*** Supplied records
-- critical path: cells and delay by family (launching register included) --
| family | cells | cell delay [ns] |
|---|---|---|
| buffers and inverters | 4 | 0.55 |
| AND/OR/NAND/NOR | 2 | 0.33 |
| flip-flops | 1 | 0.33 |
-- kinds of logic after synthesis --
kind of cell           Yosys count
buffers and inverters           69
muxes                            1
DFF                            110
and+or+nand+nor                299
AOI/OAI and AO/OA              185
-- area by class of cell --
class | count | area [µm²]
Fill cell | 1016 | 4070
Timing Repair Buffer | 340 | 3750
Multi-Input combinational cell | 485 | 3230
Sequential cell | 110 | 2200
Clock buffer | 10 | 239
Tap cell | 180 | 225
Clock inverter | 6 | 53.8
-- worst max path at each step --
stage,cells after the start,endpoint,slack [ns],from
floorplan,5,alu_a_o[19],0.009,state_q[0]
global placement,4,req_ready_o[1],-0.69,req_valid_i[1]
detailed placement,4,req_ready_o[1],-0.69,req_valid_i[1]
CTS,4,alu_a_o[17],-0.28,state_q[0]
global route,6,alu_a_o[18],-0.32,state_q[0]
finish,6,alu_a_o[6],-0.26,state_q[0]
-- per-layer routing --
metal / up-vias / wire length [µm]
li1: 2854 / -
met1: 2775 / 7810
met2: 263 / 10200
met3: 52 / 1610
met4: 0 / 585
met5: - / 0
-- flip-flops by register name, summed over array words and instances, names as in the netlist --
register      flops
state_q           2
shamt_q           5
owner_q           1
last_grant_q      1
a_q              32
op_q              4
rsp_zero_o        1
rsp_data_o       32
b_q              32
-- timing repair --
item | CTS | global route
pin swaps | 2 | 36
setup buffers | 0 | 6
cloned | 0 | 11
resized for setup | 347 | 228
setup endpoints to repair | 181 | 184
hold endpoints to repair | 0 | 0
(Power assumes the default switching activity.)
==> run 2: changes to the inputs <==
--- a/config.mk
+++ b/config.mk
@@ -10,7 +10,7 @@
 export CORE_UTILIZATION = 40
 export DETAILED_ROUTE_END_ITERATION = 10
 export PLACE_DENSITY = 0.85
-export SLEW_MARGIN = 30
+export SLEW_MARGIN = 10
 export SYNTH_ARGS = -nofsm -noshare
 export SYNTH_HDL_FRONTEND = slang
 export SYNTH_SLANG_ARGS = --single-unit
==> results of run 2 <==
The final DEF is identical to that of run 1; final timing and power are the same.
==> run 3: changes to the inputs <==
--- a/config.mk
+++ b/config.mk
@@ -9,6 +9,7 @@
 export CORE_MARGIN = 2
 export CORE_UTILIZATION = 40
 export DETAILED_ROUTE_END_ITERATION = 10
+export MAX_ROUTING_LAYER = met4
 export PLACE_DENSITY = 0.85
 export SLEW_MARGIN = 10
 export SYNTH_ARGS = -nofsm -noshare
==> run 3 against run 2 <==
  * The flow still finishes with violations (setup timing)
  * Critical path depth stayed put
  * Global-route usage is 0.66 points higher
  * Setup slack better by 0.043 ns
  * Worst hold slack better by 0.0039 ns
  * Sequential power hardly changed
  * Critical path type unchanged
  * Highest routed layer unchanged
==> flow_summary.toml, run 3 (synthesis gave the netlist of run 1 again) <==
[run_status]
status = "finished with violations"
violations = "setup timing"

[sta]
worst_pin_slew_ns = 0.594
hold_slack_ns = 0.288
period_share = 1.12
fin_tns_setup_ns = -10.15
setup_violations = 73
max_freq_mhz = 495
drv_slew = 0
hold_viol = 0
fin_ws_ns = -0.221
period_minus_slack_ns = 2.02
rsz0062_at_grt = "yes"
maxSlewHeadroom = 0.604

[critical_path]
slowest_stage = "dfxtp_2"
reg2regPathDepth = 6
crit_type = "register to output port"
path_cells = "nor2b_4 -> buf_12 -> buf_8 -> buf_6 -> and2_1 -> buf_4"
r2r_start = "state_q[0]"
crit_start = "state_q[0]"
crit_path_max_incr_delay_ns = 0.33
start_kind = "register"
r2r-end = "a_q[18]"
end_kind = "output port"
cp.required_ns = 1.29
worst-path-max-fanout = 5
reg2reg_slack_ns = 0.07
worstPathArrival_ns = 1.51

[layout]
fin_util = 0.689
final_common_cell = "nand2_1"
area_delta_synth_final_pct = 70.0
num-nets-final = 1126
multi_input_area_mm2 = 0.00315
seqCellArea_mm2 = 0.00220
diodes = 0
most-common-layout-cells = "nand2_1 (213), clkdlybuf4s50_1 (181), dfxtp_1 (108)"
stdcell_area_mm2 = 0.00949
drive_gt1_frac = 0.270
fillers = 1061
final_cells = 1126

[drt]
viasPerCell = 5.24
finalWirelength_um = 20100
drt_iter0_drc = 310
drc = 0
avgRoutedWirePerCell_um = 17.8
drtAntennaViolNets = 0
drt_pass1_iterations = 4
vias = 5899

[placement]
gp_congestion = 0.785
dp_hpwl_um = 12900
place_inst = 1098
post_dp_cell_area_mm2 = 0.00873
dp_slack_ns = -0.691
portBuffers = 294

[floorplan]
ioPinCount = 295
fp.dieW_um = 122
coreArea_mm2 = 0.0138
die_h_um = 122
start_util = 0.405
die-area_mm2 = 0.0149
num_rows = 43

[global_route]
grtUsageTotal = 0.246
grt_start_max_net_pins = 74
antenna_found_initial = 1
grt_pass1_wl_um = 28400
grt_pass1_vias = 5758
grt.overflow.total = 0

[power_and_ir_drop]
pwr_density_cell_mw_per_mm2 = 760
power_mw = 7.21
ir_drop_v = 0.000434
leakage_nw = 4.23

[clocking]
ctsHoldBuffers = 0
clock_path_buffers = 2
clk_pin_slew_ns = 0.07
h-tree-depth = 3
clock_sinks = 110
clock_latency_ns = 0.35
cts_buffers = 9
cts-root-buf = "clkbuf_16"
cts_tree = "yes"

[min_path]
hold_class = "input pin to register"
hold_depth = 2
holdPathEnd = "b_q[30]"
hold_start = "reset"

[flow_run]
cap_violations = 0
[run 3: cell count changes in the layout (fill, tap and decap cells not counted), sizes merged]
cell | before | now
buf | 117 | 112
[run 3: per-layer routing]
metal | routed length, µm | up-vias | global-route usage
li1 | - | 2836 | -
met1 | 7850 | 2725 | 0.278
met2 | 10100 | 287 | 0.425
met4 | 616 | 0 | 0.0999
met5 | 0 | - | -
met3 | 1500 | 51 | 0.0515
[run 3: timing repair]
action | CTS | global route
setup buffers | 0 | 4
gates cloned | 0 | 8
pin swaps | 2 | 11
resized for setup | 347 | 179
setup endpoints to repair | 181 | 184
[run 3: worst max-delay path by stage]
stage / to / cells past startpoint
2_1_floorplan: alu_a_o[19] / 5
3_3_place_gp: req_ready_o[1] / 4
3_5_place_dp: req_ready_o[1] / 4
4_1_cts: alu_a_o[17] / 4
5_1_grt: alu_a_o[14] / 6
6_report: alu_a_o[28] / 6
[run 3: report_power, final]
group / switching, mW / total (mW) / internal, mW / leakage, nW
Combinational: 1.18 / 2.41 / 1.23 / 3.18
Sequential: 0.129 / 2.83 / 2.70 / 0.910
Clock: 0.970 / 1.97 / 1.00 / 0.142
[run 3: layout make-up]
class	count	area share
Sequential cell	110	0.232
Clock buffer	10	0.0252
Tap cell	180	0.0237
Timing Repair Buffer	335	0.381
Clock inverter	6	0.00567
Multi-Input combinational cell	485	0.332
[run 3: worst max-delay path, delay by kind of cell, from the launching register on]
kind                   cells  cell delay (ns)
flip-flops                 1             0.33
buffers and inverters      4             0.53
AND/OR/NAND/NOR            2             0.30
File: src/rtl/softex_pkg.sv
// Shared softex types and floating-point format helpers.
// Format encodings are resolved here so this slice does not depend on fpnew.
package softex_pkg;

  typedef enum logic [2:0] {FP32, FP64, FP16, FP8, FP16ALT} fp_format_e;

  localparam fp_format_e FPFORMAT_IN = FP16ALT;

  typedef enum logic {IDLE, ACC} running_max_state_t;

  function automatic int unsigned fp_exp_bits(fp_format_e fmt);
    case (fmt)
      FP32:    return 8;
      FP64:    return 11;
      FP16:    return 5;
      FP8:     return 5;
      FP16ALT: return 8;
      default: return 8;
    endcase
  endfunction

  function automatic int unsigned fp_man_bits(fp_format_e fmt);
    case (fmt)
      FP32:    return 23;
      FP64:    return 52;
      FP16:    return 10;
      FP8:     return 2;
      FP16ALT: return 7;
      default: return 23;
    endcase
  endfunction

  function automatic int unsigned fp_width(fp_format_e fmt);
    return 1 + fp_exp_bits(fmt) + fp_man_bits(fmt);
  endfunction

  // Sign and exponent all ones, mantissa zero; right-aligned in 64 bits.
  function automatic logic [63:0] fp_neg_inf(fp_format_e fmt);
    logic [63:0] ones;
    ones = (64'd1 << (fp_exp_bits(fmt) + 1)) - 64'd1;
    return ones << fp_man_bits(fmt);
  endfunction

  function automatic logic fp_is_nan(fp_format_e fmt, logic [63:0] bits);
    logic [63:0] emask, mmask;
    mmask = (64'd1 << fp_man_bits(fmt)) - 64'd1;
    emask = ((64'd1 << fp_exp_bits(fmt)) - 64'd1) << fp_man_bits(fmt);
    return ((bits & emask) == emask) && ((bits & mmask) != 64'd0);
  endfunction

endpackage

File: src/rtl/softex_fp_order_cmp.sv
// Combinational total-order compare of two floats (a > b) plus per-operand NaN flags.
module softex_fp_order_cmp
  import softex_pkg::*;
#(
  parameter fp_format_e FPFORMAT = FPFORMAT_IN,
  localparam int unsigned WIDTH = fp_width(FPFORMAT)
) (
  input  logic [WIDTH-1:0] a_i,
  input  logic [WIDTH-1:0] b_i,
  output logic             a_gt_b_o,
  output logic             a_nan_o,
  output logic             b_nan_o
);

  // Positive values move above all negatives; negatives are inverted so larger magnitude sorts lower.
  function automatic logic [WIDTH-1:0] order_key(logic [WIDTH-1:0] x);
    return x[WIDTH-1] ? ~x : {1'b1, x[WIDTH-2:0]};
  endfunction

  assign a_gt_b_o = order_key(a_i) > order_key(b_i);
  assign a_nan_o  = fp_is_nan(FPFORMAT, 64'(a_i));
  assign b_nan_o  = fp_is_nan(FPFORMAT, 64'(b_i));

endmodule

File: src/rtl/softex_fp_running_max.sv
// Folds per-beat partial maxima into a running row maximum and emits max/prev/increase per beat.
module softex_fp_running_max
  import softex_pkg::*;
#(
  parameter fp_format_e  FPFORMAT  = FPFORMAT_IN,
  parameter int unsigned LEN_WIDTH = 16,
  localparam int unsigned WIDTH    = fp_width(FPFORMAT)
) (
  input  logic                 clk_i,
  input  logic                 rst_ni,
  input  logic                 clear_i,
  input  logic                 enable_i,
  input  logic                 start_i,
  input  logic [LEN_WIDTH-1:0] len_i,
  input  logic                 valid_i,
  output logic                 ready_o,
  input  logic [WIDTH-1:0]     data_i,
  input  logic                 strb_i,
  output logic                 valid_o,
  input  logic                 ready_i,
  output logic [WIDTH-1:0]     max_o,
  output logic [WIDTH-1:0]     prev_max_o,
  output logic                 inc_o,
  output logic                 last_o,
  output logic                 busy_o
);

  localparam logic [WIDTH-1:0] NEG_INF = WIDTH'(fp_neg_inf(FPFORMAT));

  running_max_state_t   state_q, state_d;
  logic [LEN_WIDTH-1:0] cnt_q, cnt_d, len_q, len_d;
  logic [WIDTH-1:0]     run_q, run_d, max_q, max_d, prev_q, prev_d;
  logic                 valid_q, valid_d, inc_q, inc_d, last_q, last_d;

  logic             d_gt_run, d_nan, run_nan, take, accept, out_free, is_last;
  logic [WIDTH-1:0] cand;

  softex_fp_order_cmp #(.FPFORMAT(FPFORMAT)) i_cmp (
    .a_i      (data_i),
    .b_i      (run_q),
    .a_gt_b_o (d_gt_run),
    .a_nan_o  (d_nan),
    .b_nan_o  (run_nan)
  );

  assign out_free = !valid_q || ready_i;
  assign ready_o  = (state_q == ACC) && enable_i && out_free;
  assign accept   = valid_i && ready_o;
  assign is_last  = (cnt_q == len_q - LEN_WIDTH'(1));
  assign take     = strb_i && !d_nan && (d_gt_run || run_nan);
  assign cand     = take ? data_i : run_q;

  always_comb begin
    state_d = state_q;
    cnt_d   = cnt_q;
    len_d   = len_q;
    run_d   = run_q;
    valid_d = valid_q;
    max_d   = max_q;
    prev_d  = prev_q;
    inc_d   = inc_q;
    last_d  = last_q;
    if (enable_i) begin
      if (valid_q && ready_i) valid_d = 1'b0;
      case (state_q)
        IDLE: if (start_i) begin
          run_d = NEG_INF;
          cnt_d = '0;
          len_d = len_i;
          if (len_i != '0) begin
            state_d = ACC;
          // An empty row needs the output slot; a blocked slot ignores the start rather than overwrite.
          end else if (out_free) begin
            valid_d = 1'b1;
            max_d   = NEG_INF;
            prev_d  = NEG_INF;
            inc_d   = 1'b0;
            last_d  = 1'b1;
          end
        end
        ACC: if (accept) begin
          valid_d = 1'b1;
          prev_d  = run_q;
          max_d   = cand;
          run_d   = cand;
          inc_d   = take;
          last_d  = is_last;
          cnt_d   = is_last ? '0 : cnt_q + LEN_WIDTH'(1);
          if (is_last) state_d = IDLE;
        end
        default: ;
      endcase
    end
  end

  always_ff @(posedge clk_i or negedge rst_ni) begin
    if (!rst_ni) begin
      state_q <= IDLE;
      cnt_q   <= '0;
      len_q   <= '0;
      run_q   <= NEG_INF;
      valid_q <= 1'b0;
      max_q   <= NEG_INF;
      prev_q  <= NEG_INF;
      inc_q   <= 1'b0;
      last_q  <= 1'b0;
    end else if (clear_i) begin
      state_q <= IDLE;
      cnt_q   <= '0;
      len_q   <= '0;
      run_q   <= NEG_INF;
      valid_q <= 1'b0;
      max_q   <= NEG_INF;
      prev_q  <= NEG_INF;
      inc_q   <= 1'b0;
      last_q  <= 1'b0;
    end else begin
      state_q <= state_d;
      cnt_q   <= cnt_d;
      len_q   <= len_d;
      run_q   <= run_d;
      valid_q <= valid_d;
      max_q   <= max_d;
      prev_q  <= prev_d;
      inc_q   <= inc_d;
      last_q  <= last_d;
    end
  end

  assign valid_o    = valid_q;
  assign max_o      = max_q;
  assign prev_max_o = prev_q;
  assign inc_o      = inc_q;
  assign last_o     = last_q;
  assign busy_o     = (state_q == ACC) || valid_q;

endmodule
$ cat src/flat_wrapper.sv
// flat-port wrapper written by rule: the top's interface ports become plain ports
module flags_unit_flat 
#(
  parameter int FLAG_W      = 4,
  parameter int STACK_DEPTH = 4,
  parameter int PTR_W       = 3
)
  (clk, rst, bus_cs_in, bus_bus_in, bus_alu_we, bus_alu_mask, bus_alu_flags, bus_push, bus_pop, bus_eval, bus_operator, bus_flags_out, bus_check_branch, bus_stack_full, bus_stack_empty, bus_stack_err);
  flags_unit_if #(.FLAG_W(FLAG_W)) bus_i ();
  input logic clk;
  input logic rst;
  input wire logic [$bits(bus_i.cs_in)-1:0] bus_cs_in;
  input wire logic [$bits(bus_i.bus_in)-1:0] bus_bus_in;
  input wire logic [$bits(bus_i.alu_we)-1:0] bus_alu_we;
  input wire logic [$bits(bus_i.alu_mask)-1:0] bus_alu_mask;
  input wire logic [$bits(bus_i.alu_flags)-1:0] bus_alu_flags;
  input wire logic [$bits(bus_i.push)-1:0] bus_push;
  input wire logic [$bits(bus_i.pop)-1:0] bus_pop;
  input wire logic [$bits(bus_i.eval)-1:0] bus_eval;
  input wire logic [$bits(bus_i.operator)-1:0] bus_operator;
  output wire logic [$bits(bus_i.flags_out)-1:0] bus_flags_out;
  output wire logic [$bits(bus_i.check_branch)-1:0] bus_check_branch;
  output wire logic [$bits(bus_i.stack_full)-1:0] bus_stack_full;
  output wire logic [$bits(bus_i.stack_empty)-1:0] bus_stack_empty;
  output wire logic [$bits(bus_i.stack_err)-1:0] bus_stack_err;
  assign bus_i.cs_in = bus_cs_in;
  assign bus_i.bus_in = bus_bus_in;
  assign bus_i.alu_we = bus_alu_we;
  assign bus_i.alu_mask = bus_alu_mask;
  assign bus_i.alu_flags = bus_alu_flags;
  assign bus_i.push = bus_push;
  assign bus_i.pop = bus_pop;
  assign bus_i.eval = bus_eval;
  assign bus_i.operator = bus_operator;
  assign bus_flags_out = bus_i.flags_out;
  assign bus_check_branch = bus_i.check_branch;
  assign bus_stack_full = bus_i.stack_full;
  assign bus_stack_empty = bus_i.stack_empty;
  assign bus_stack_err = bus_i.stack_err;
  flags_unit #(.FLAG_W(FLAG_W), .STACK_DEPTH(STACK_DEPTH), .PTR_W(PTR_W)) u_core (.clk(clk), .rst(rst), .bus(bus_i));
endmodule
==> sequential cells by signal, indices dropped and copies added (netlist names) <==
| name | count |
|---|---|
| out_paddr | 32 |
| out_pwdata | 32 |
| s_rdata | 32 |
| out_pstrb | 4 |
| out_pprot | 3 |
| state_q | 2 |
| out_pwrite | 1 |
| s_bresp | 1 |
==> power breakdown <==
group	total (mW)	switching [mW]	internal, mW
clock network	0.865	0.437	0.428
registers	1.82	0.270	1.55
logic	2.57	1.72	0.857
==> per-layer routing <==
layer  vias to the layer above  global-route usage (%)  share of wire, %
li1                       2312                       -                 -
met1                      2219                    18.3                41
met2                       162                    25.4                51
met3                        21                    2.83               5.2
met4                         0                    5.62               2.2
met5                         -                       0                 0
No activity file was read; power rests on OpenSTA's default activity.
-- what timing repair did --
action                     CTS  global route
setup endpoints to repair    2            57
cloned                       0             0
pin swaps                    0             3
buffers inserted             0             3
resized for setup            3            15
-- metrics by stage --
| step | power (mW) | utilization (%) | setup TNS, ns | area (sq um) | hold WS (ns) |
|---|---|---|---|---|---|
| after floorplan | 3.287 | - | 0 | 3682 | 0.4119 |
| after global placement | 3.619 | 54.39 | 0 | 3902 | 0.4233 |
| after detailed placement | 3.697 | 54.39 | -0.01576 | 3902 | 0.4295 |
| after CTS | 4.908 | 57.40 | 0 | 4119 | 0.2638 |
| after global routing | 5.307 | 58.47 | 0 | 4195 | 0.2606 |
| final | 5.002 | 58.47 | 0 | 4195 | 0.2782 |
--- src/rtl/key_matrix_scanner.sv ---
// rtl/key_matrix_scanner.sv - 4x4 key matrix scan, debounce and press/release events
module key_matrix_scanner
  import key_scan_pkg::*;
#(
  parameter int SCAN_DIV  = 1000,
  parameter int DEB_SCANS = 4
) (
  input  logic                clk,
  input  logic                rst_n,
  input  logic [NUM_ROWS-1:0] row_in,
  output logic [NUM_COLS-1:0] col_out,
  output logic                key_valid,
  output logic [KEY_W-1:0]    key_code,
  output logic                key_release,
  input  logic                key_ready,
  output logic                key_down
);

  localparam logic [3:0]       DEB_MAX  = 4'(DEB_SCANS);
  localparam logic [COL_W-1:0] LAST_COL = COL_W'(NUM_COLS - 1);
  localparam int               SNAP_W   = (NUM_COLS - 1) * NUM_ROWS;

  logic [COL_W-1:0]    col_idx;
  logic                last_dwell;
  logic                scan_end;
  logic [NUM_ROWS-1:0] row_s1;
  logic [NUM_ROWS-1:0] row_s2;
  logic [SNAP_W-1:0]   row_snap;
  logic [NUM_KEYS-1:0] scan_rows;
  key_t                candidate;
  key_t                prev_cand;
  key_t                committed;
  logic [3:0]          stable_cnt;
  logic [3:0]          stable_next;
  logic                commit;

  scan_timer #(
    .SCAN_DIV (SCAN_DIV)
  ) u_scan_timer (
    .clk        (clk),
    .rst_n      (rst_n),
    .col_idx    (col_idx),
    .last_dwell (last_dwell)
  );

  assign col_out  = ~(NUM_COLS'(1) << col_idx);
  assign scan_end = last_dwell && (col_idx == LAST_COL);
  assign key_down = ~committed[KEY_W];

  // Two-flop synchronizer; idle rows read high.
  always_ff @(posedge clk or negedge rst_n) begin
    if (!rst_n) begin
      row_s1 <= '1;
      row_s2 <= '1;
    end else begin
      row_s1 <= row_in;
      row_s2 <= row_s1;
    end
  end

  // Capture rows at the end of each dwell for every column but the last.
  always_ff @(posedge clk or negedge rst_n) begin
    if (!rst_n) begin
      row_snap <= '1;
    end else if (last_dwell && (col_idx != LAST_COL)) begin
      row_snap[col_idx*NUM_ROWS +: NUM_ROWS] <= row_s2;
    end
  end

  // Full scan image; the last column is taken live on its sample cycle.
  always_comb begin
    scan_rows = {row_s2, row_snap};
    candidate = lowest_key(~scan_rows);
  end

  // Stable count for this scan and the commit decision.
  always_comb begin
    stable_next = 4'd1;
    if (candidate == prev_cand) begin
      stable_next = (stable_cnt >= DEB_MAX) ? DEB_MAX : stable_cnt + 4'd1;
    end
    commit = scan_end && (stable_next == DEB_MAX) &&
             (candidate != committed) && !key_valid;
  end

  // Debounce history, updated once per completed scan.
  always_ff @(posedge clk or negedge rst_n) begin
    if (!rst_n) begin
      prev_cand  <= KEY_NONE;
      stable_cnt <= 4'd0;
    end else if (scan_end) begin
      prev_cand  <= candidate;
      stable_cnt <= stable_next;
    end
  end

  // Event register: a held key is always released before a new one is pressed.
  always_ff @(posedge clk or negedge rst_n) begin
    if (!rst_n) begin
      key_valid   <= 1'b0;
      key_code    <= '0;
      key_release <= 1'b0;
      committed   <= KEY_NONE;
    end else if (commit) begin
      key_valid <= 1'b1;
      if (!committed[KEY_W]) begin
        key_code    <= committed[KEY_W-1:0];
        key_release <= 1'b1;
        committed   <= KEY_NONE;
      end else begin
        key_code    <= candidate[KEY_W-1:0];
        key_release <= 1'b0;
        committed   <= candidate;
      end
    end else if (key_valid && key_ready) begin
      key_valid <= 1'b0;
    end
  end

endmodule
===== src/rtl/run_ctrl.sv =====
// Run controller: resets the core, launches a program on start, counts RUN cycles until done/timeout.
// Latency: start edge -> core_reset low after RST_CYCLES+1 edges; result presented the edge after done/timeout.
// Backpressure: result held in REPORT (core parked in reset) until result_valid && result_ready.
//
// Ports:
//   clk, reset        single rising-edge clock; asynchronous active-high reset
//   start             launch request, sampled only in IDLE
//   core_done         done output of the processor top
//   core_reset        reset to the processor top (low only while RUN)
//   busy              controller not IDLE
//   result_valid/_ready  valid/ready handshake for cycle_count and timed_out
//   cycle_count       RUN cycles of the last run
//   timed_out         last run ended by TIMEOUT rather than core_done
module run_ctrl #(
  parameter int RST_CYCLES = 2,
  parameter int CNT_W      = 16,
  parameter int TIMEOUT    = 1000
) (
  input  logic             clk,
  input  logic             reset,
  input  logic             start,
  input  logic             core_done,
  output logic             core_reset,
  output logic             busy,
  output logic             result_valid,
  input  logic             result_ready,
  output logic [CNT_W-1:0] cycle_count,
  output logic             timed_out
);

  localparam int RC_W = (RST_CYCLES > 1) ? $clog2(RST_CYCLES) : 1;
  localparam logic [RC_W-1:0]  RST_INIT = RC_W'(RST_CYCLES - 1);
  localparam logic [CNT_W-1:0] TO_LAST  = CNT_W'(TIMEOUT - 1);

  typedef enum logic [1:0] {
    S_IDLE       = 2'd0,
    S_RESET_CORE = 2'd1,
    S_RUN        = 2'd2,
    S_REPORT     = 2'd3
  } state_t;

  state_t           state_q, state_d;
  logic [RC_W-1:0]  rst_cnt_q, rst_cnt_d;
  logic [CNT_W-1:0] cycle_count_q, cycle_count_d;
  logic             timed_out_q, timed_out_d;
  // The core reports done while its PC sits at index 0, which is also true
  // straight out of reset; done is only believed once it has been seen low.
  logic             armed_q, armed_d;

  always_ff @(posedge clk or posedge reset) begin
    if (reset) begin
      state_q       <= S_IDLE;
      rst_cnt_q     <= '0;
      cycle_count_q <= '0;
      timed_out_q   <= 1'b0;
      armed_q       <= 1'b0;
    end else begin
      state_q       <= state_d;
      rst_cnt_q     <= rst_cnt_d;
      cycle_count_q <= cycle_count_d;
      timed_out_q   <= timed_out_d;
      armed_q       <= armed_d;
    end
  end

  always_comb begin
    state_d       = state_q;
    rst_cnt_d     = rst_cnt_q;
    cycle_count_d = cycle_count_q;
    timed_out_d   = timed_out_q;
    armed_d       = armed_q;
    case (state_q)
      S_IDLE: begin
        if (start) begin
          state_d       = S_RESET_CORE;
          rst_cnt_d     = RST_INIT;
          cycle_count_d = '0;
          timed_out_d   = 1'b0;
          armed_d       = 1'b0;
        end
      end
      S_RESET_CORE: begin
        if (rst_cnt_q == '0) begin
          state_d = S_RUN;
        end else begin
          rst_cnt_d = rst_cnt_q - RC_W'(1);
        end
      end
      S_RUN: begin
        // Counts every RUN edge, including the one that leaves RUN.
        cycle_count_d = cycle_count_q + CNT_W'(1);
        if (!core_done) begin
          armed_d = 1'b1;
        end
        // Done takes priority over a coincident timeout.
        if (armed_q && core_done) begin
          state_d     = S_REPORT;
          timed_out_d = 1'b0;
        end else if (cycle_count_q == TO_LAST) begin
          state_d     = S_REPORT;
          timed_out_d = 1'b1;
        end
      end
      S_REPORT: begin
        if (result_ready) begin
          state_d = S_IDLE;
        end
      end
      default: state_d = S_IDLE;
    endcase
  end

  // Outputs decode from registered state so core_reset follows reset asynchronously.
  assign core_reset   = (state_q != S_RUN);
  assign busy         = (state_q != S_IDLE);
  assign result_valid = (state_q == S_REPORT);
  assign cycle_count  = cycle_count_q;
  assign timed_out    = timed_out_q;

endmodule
******
* **Your instructions**:
Starting with the line above that holds "ir_drop_v = 0.000434" and stopping with the line that holds "li1 | - | 2836", reproduce each line exactly, omitting all other lines.

* **Response area**:
ir_drop_v = 0.000434
leakage_nw = 4.23

[clocking]
ctsHoldBuffers = 0
clock_path_buffers = 2
clk_pin_slew_ns = 0.07
h-tree-depth = 3
clock_sinks = 110
clock_latency_ns = 0.35
cts_buffers = 9
cts-root-buf = "clkbuf_16"
cts_tree = "yes"

[min_path]
hold_class = "input pin to register"
hold_depth = 2
holdPathEnd = "b_q[30]"
hold_start = "reset"

[flow_run]
cap_violations = 0
[run 3: cell count changes in the layout (fill, tap and decap cells not counted), sizes merged]
cell | before | now
buf | 117 | 112
[run 3: per-layer routing]
metal | routed length, µm | up-vias | global-route usage
li1 | - | 2836 | -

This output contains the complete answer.